Human rights at risk from plastic waste

UN experts warned of a “toxic tidal wave” of plastics and urged States and companies to assume their responsibility and guarantee the human right to a healthy environment free of toxic substances.

Today, among environmental crises, one more edition of World Environment Day is commemorated.

The date comes at a time when annual plastic production has doubled in the last 20 years to reach a level of 430 million metric tons.

On Friday, 175 countries agreed to make the first draft of a treaty against plastic pollution, which threatens human rights, two experts warned in a UN report released that same day.

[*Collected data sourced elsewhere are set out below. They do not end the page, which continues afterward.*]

==> src/rtl/ata_tf_pkg.sv <==
package ata_tf_pkg;

   typedef enum logic [1:0] {
      SQ_IDLE = 2'd0,
      SQ_PIO  = 2'd1,
      SQ_BUSY = 2'd2
   } sq_state_t;

   localparam logic [2:0] OFS_DATA    = 3'd0;
   localparam logic [2:0] OFS_ERRFEAT = 3'd1;
   localparam logic [2:0] OFS_COUNT   = 3'd2;
   localparam logic [2:0] OFS_ADDR0   = 3'd3;
   localparam logic [2:0] OFS_ADDR1   = 3'd4;
   localparam logic [2:0] OFS_ADDR2   = 3'd5;
   localparam logic [2:0] OFS_DEVICE  = 3'd6;
   localparam logic [2:0] OFS_CMDSTAT = 3'd7;

   localparam logic [7:0] OP_IDENTIFY = 8'hEC;
   localparam logic [7:0] OP_FLUSH    = 8'hE7;
   localparam logic [7:0] ERR_ABORT   = 8'h04;

   localparam int ST_BSY  = 7;
   localparam int ST_DRDY = 6;
   localparam int ST_DF   = 5;
   localparam int ST_DRQ  = 3;
   localparam int ST_ERR  = 0;

   localparam int DEV_SEL_BIT = 4;
   localparam int DEV_LBA_BIT = 6;

endpackage

==> src/rtl/ata_tf_regs.sv <==
module ata_tf_regs
   import ata_tf_pkg::*;
#(
   parameter int FIRST_OFS = 1,
   parameter int LAST_OFS  = 6
) (
   input  logic                            clk,
   input  logic                            rst_n,
   input  logic                            wr_en,
   input  logic [2:0]                      addr,
   input  logic [7:0]                      wdata,
   output logic [LAST_OFS:FIRST_OFS][7:0]  bytes_o
);

   initial begin : p_param_chk
      assert (FIRST_OFS >= 1 && LAST_OFS <= 6 && FIRST_OFS <= LAST_OFS)
         else $error("ata_tf_regs: offset range must lie within 1..6");
   end

   // One byte register per offset; the decode compares against the offset.
   generate
      for (genvar g = FIRST_OFS; g <= LAST_OFS; g++) begin : g_byte
         logic [7:0] q;
         always_ff @(posedge clk or negedge rst_n) begin
            if (!rst_n)
               q <= '0;
            else if (wr_en && addr == 3'(g))
               q <= wdata;
         end
         assign bytes_o[g] = q;
      end
   endgenerate

endmodule

==> src/rtl/ata_tf_irq.sv <==
module ata_tf_irq (
   input  logic clk,
   input  logic rst_n,
   input  logic set_evt,
   input  logic clr_evt,
   output logic irq_o
);

   logic pend_q;

   // A completion in the same cycle as a status read wins.
   always_ff @(posedge clk or negedge rst_n) begin
      if (!rst_n)
         pend_q <= 1'b0;
      else if (set_evt)
         pend_q <= 1'b1;
      else if (clr_evt)
         pend_q <= 1'b0;
   end

   assign irq_o = pend_q;

   assert_irq_set_R10: assert property (@(posedge clk) disable iff (!rst_n)
      set_evt |=> irq_o);

   assert_irq_clear_R10: assert property (@(posedge clk) disable iff (!rst_n)
      (clr_evt && !set_evt) |=> !irq_o);

   assert_irq_hold_R10: assert property (@(posedge clk) disable iff (!rst_n)
      (!clr_evt && !set_evt) |=> $stable(irq_o));

endmodule

==> src/rtl/ata_tf_seq.sv <==
module ata_tf_seq
   import ata_tf_pkg::*;
#(
   parameter int ID_WORDS = 256,
   localparam int IDX_W   = $clog2(ID_WORDS)
) (
   input  logic             clk,
   input  logic             rst_n,
   input  logic             cmd_wr,
   input  logic [7:0]       cmd_op,
   input  logic             data_rd,
   input  logic             be_done,
   input  logic             be_fail,
   output logic [7:0]       status_o,
   output logic [7:0]       err_o,
   output logic [IDX_W-1:0] idx_o,
   output logic             flush_req_o,
   output logic             drq_o,
   output logic             set_evt_o
);

   localparam logic [IDX_W-1:0] LAST_IDX = IDX_W'(ID_WORDS - 1);

   initial begin : p_param_chk
      assert (ID_WORDS >= 2) else $error("ata_tf_seq: ID_WORDS must be at least 2");
   end

   sq_state_t        state;
   logic [IDX_W-1:0] idx;
   logic             err_q;
   logic [7:0]       err_reg;
   logic             accept;
   logic             known_op;

   assign accept   = cmd_wr && (state == SQ_IDLE);
   assign known_op = (cmd_op == OP_IDENTIFY) || (cmd_op == OP_FLUSH);

   always_ff @(posedge clk or negedge rst_n) begin
      if (!rst_n) begin
         state   <= SQ_IDLE;
         idx     <= '0;
         err_q   <= 1'b0;
         err_reg <= '0;
      end else begin
         unique case (state)
            SQ_IDLE: begin
               if (cmd_wr) begin
                  err_q   <= 1'b0;
                  err_reg <= '0;
                  if (cmd_op == OP_IDENTIFY) begin
                     state <= SQ_PIO;
                     idx   <= '0;
                  end else if (cmd_op == OP_FLUSH) begin
                     state <= SQ_BUSY;
                  end else begin
                     err_q   <= 1'b1;
                     err_reg <= ERR_ABORT;
                  end
               end
            end
            SQ_PIO: begin
               if (data_rd) begin
                  if (idx == LAST_IDX) begin
                     state <= SQ_IDLE;
                     idx   <= '0;
                  end else begin
                     idx <= idx + 1'b1;
                  end
               end
            end
            SQ_BUSY: begin
               if (be_done) begin
                  state <= SQ_IDLE;
                  if (be_fail) begin
                     err_q   <= 1'b1;
                     err_reg <= ERR_ABORT;
                  end
               end
            end
            default: state <= SQ_IDLE;
         endcase
      end
   end

   always_comb begin
      status_o          = '0;
      status_o[ST_BSY]  = (state == SQ_BUSY);
      status_o[ST_DRDY] = 1'b1;
      status_o[ST_DF]   = 1'b0;
      status_o[ST_DRQ]  = (state == SQ_PIO);
      status_o[ST_ERR]  = err_q;
   end

   assign err_o       = err_reg;
   assign idx_o       = idx;
   assign drq_o       = (state == SQ_PIO);
   assign flush_req_o = (state == SQ_BUSY);
   assign set_evt_o   = (accept && cmd_op != OP_FLUSH) ||
                        ((state == SQ_BUSY) && be_done);

   assert_busy_hold_R9: assert property (@(posedge clk) disable iff (!rst_n)
      (state == SQ_BUSY && !be_done) |=> (state == SQ_BUSY));

   assert_pio_hold_R9: assert property (@(posedge clk) disable iff (!rst_n)
      (state == SQ_PIO && !data_rd) |=> (state == SQ_PIO && $stable(idx)));

   assert_pio_end_R5: assert property (@(posedge clk) disable iff (!rst_n)
      (state == SQ_PIO && data_rd && idx == LAST_IDX) |=> (state == SQ_IDLE));

   assert_reject_R8: assert property (@(posedge clk) disable iff (!rst_n)
      (accept && !known_op) |=> (err_q && err_reg == ERR_ABORT && state == SQ_IDLE));

   assert_flush_fail_R7: assert property (@(posedge clk) disable iff (!rst_n)
      (state == SQ_BUSY && be_done && be_fail) |=> (err_q && err_reg == ERR_ABORT));

   assert_accept_clears_R11: assert property (@(posedge clk) disable iff (!rst_n)
      (accept && known_op) |=> (!err_q && err_reg == 8'h00));

endmodule

==> src/rtl/ata_taskfile.sv <==
module ata_taskfile
   import ata_tf_pkg::*;
#(
   parameter int DATA_W   = 16,
   parameter int ID_WORDS = 256
) (
   input  logic                        clk,
   input  logic                        rst_n,
   input  logic                        hst_stb,
   input  logic                        hst_wr,
   input  logic [2:0]                  hst_addr,
   input  logic [DATA_W-1:0]           hst_wdata,
   output logic [DATA_W-1:0]           hst_rdata,
   output logic                        irq_o,
   output logic [$clog2(ID_WORDS)-1:0] id_index,
   input  logic [DATA_W-1:0]           id_word,
   output logic                        flush_req,
   input  logic                        be_done,
   input  logic                        be_fail,
   output logic [27:0]                 tf_lba,
   output logic [7:0]                  tf_count,
   output logic [7:0]                  tf_feature,
   output logic                        dev1_sel,
   output logic                        lba_mode
);

   localparam int FIRST_REG = 1;
   localparam int LAST_REG  = 6;
   localparam int IDX_W     = $clog2(ID_WORDS);

   initial begin : p_param_chk
      assert (DATA_W >= 8) else $error("ata_taskfile: DATA_W must be at least 8");
   end

   logic                              host_wr;
   logic                              host_rd;
   logic                              reg_wr;
   logic                              cmd_wr;
   logic                              data_rd;
   logic                              stat_rd;
   logic [LAST_REG:FIRST_REG][7:0]    tf_bytes;
   logic [7:0]                        status;
   logic [7:0]                        err_byte;
   logic                              drq;
   logic                              set_evt;
   logic [7:0]                        rd_byte;
   logic [DATA_W-1:0]                 data_word;
   logic [IDX_W-1:0]                  idx;

   assign host_wr = hst_stb && hst_wr;
   assign host_rd = hst_stb && !hst_wr;
   assign reg_wr  = host_wr && (hst_addr != OFS_DATA) && (hst_addr != OFS_CMDSTAT);
   assign cmd_wr  = host_wr && (hst_addr == OFS_CMDSTAT);
   assign data_rd = host_rd && (hst_addr == OFS_DATA);
   assign stat_rd = host_rd && (hst_addr == OFS_CMDSTAT);

   ata_tf_regs #(
      .FIRST_OFS (FIRST_REG),
      .LAST_OFS  (LAST_REG)
   ) u_regs (
      .clk     (clk),
      .rst_n   (rst_n),
      .wr_en   (reg_wr),
      .addr    (hst_addr),
      .wdata   (hst_wdata[7:0]),
      .bytes_o (tf_bytes)
   );

   ata_tf_seq #(
      .ID_WORDS (ID_WORDS)
   ) u_seq (
      .clk         (clk),
      .rst_n       (rst_n),
      .cmd_wr      (cmd_wr),
      .cmd_op      (hst_wdata[7:0]),
      .data_rd     (data_rd),
      .be_done     (be_done),
      .be_fail     (be_fail),
      .status_o    (status),
      .err_o       (err_byte),
      .idx_o       (idx),
      .flush_req_o (flush_req),
      .drq_o       (drq),
      .set_evt_o   (set_evt)
   );

   ata_tf_irq u_irq (
      .clk     (clk),
      .rst_n   (rst_n),
      .set_evt (set_evt),
      .clr_evt (stat_rd),
      .irq_o   (irq_o)
   );

   always_comb begin
      unique case (hst_addr)
         OFS_ERRFEAT: rd_byte = err_byte;
         OFS_COUNT:   rd_byte = tf_bytes[2];
         OFS_ADDR0:   rd_byte = tf_bytes[3];
         OFS_ADDR1:   rd_byte = tf_bytes[4];
         OFS_ADDR2:   rd_byte = tf_bytes[5];
         OFS_DEVICE:  rd_byte = tf_bytes[6];
         OFS_CMDSTAT: rd_byte = status;
         default:     rd_byte = '0;
      endcase
   end

   assign data_word = drq ? id_word : '0;

   generate
      if (DATA_W == 8) begin : g_narrow
         assign hst_rdata = (hst_addr == OFS_DATA) ? data_word : rd_byte;
      end else begin : g_wide
         logic unused_wdata_hi;
         assign unused_wdata_hi = ^hst_wdata[DATA_W-1:8];
         assign hst_rdata = (hst_addr == OFS_DATA) ? data_word
                                                   : {{(DATA_W-8){1'b0}}, rd_byte};
      end
   endgenerate

   assign id_index   = idx;
   assign tf_feature = tf_bytes[1];
   assign tf_count   = tf_bytes[2];
   assign tf_lba     = {tf_bytes[6][3:0], tf_bytes[5], tf_bytes[4], tf_bytes[3]};
   assign dev1_sel   = tf_bytes[6][DEV_SEL_BIT];
   assign lba_mode   = tf_bytes[6][DEV_LBA_BIT];

endmodule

Plastic production releases hazardous substances and depends almost exclusively on fossil fuels, while the material itself contains toxic chemicals, posing serious risks and damage to human health and the environment,” the specialists stated.

They stressed that 85% of single-use plastics end up in landfills or polluting rivers, seas and landscapes.

False and misleading solutions, such as incineration or recycling this material full of toxins, aggravate the situation,” they asserted.

They recalled that plastic, microplastics and the hazardous substances they contain can be found in the food we eat, the water we drink and the air we breathe.

The contribution of this type of pollution to climate change is alarming,” said report authors David R. Boyd, special rapporteur on human rights and the environment, and Marcos Orellana, special rapporteur on toxics and human rights.

In the report, they marked areas of greatest risk for the population, with women and children being the most vulnerable.

In America and the Caribbean, they made reference to areas such as La Oroya, Peru, where 99% of children have elevated levels of lead in their blood living near a lead smelter.

It is shocking to see how the omnipresence of plastics affects human rights in many different ways, such as the right to a healthy environment, to life, to health, to food, to water and to an adequate standard of living”, they affirmed.

They hoped that by 2024 a global and internationally binding regulatory agreement on plastics would be ready.